What to produce: Given the listing below, write out exactly the lines starting with the line that has "wraps before use" and going on through the line that has "PW'(r - NW'(HALF_WIDTH));", both kept.

Given information:
-----
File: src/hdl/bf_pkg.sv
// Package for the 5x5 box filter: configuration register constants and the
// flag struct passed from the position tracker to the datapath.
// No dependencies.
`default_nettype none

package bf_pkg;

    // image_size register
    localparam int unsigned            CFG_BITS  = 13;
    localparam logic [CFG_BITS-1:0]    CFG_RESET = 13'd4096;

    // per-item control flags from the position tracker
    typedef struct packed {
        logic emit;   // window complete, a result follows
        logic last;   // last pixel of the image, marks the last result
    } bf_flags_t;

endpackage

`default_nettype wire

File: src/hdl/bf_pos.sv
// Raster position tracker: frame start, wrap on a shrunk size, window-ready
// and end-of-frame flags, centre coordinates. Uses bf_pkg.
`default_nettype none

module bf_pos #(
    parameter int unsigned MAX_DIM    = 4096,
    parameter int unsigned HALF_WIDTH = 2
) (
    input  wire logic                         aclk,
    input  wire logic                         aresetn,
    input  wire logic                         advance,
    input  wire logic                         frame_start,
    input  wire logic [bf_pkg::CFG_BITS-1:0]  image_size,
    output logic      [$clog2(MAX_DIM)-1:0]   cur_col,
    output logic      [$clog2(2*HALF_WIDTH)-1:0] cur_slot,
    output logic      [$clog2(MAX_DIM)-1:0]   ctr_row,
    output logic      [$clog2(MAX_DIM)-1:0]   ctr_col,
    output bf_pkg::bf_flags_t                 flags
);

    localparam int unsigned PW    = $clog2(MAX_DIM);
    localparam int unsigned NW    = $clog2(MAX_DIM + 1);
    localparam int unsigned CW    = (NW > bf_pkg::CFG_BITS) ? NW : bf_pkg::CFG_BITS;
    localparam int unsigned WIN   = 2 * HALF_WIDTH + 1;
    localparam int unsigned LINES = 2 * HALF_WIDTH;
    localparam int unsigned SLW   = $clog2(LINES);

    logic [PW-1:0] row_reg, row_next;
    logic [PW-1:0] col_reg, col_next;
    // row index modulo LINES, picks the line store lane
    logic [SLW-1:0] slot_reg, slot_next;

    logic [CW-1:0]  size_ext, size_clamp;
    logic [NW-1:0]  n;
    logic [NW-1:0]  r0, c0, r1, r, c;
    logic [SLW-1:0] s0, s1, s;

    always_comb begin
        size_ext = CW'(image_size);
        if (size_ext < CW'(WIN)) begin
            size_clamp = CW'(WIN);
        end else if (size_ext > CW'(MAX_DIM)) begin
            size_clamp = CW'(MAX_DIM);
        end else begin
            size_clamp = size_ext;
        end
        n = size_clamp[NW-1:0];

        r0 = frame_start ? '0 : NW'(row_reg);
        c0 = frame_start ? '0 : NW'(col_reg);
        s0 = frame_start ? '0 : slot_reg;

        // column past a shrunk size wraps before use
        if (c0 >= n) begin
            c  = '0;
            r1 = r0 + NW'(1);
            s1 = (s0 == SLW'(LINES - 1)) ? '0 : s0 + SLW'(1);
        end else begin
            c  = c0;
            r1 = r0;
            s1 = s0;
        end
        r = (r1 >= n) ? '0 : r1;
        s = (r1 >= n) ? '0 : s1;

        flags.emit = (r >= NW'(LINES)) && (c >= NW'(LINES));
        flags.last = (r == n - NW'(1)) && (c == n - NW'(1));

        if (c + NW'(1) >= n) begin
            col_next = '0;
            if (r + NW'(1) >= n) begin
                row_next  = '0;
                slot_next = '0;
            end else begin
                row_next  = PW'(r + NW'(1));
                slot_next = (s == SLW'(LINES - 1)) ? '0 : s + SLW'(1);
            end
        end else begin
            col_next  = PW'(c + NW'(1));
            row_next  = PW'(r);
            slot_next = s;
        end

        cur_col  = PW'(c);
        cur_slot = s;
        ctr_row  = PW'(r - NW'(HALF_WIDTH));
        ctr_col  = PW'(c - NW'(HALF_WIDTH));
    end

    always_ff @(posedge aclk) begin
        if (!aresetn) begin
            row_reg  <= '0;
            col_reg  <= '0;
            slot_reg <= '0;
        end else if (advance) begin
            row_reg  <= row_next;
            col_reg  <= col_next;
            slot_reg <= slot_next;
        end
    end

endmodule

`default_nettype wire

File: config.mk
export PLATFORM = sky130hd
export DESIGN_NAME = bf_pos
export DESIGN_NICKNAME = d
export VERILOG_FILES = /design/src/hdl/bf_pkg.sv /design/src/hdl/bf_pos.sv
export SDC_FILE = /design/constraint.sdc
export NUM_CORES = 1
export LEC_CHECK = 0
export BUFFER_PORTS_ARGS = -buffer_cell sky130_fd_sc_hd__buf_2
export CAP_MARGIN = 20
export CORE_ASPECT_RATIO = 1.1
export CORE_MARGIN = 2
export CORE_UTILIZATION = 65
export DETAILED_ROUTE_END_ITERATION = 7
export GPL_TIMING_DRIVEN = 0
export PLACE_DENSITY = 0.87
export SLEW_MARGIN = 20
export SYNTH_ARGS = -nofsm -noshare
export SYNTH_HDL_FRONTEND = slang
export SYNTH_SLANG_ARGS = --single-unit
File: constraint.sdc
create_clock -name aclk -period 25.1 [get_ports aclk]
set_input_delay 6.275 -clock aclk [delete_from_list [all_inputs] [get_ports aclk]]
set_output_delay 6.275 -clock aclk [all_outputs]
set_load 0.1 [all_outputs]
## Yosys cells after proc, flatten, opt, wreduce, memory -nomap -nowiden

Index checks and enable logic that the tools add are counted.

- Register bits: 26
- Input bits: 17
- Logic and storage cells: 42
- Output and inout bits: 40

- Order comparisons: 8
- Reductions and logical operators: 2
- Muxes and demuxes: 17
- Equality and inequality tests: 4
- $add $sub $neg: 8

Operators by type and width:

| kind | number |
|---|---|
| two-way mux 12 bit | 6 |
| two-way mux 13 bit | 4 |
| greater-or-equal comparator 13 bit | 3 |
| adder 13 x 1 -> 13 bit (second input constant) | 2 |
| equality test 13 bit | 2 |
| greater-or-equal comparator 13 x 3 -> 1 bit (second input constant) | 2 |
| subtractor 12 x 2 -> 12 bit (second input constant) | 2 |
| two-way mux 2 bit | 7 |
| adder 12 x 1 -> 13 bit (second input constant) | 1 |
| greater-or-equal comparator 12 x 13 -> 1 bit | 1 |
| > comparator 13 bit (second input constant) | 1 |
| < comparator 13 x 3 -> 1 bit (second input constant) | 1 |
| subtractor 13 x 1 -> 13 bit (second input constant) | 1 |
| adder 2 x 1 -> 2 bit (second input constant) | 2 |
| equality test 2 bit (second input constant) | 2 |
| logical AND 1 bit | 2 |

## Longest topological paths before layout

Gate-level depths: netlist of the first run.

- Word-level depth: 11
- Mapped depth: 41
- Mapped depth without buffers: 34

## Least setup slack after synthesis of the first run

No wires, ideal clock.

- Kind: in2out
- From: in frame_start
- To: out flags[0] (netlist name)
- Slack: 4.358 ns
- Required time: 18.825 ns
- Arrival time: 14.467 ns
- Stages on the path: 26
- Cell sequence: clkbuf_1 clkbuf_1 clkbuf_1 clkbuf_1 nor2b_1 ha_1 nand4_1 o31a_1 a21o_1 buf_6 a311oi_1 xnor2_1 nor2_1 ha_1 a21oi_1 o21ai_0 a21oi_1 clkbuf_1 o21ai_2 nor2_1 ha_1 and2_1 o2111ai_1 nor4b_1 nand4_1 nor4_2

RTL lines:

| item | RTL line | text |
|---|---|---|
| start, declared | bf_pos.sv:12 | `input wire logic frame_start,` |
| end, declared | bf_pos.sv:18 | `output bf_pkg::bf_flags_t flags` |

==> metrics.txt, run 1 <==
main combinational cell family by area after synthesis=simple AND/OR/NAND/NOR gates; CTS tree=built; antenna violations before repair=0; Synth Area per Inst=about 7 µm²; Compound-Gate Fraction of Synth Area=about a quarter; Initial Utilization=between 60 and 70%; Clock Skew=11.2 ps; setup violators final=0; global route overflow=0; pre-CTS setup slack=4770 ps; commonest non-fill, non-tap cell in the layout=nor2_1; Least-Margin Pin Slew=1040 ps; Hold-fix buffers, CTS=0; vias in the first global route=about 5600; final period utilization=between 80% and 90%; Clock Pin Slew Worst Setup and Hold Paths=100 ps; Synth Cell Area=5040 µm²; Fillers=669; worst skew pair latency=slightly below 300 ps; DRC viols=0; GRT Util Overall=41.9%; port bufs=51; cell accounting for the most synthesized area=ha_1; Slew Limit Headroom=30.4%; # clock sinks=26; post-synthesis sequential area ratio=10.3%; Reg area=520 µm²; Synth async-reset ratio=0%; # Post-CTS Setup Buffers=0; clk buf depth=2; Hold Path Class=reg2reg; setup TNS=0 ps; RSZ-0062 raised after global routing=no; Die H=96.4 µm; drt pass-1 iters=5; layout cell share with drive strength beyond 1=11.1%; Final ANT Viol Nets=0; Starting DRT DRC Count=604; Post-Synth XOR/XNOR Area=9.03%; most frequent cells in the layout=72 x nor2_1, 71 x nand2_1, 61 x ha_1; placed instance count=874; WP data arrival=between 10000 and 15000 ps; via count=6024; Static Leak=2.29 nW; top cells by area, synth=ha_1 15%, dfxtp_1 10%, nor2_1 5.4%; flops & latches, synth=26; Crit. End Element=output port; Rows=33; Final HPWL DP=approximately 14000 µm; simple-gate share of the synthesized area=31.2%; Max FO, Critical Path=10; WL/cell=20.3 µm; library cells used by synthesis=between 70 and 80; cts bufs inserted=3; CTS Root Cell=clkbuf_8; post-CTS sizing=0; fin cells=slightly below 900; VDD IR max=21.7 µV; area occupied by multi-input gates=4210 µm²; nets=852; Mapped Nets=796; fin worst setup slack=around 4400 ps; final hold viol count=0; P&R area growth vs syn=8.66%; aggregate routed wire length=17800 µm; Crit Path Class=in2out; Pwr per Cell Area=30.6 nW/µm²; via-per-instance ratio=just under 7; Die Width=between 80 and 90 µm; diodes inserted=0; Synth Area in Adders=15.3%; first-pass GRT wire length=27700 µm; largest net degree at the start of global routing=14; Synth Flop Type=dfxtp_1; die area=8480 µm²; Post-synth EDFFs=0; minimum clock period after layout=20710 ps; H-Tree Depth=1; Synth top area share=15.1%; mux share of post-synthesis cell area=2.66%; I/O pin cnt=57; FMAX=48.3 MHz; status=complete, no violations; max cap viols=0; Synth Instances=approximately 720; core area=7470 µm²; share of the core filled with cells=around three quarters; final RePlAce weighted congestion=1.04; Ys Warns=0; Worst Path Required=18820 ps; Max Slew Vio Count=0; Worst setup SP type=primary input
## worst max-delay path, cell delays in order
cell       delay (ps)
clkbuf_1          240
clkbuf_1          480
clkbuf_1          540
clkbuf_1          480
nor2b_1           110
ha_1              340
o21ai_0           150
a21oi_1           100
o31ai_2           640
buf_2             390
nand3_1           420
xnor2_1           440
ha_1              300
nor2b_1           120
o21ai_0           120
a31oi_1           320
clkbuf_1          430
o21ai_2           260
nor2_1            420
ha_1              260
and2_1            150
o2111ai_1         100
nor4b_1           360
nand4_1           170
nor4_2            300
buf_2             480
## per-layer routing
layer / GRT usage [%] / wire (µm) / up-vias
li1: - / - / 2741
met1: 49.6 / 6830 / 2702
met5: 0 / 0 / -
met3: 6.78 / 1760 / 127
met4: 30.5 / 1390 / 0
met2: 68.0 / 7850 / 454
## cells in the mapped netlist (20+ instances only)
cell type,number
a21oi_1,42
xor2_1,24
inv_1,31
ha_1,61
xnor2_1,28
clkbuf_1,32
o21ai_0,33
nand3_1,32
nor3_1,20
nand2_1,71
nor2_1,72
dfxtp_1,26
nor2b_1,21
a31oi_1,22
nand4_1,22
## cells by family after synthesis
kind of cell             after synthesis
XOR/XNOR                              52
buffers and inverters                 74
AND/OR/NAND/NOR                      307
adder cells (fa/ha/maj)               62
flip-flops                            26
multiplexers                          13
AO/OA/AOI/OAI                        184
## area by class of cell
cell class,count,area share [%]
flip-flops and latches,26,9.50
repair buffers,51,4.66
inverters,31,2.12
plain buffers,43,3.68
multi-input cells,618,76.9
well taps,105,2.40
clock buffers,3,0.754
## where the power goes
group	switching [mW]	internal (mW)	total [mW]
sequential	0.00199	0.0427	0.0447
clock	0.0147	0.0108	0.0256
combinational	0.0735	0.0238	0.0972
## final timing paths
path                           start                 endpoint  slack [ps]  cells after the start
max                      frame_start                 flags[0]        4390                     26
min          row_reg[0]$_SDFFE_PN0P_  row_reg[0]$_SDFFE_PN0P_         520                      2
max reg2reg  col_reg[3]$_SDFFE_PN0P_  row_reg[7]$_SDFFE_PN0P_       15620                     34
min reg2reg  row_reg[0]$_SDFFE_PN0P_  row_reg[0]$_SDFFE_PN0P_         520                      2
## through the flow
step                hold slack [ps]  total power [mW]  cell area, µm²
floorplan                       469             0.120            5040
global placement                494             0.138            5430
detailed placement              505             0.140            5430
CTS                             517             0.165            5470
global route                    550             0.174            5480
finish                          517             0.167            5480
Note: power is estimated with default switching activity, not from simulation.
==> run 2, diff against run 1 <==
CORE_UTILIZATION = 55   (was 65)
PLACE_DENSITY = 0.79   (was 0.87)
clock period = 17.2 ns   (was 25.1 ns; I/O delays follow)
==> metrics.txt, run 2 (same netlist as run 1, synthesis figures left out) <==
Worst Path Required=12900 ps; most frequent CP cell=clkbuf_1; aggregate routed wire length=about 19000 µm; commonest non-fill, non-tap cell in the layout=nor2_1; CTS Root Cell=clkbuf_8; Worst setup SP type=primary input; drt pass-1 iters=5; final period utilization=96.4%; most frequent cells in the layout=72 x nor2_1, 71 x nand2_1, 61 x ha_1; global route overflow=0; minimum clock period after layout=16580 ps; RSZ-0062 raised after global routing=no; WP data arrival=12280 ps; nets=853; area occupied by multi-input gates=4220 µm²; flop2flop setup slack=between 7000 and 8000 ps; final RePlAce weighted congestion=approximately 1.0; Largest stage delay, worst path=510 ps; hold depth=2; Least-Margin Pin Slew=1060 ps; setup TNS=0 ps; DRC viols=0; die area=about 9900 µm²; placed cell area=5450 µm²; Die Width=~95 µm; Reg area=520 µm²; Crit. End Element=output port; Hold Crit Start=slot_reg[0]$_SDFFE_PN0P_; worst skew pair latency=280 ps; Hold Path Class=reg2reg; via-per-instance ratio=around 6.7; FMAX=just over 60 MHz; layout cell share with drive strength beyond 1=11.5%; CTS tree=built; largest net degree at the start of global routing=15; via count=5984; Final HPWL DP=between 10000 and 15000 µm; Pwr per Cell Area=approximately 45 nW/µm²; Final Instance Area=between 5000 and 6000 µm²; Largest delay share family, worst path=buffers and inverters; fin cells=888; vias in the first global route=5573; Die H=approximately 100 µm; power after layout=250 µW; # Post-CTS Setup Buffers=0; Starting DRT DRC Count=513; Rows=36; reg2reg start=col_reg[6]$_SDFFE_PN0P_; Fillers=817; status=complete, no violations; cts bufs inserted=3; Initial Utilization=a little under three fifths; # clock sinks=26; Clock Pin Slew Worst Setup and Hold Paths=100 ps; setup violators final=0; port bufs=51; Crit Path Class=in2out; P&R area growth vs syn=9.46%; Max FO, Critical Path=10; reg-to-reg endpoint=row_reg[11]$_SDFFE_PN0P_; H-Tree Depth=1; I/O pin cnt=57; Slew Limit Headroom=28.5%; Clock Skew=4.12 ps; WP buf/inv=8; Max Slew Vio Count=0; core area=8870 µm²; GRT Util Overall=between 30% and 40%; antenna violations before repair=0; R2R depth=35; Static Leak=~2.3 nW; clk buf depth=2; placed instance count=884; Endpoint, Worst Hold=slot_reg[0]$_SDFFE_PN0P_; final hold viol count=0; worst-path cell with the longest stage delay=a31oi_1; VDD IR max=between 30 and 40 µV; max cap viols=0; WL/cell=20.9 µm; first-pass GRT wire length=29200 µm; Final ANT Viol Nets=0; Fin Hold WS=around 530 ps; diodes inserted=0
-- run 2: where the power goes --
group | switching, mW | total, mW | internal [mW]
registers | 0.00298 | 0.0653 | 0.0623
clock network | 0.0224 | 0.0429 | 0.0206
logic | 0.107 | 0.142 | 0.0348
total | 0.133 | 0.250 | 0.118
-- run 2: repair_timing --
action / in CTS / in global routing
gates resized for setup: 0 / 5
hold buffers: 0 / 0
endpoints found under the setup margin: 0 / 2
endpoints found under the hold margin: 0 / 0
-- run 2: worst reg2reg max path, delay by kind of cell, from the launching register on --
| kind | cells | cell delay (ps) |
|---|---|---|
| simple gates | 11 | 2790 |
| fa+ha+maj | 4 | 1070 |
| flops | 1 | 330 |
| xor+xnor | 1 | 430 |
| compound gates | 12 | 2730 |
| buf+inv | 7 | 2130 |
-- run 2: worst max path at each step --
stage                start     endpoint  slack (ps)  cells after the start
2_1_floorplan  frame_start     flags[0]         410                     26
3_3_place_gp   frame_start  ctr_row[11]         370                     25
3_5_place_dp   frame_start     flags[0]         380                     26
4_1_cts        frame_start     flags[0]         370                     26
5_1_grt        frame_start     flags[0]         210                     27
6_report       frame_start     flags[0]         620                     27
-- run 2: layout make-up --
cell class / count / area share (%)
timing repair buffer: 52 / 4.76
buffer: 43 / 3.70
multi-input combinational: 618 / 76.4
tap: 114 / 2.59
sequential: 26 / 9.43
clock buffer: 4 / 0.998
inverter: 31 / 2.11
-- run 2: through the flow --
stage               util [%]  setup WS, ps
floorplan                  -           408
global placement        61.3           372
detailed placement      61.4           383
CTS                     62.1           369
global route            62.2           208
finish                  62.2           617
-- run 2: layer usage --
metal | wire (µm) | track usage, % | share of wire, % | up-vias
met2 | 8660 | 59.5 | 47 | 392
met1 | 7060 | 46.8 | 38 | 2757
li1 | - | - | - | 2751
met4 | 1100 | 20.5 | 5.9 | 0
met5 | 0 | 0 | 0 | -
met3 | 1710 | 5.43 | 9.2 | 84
-----
Expected answer:
        // column past a shrunk size wraps before use
        if (c0 >= n) begin
            c  = '0;
            r1 = r0 + NW'(1);
            s1 = (s0 == SLW'(LINES - 1)) ? '0 : s0 + SLW'(1);
        end else begin
            c  = c0;
            r1 = r0;
            s1 = s0;
        end
        r = (r1 >= n) ? '0 : r1;
        s = (r1 >= n) ? '0 : s1;

        flags.emit = (r >= NW'(LINES)) && (c >= NW'(LINES));
        flags.last = (r == n - NW'(1)) && (c == n - NW'(1));

        if (c + NW'(1) >= n) begin
            col_next = '0;
            if (r + NW'(1) >= n) begin
                row_next  = '0;
                slot_next = '0;
            end else begin
                row_next  = PW'(r + NW'(1));
                slot_next = (s == SLW'(LINES - 1)) ? '0 : s + SLW'(1);
            end
        end else begin
            col_next  = PW'(c + NW'(1));
            row_next  = PW'(r);
            slot_next = s;
        end

        cur_col  = PW'(c);
        cur_slot = s;
        ctr_row  = PW'(r - NW'(HALF_WIDTH));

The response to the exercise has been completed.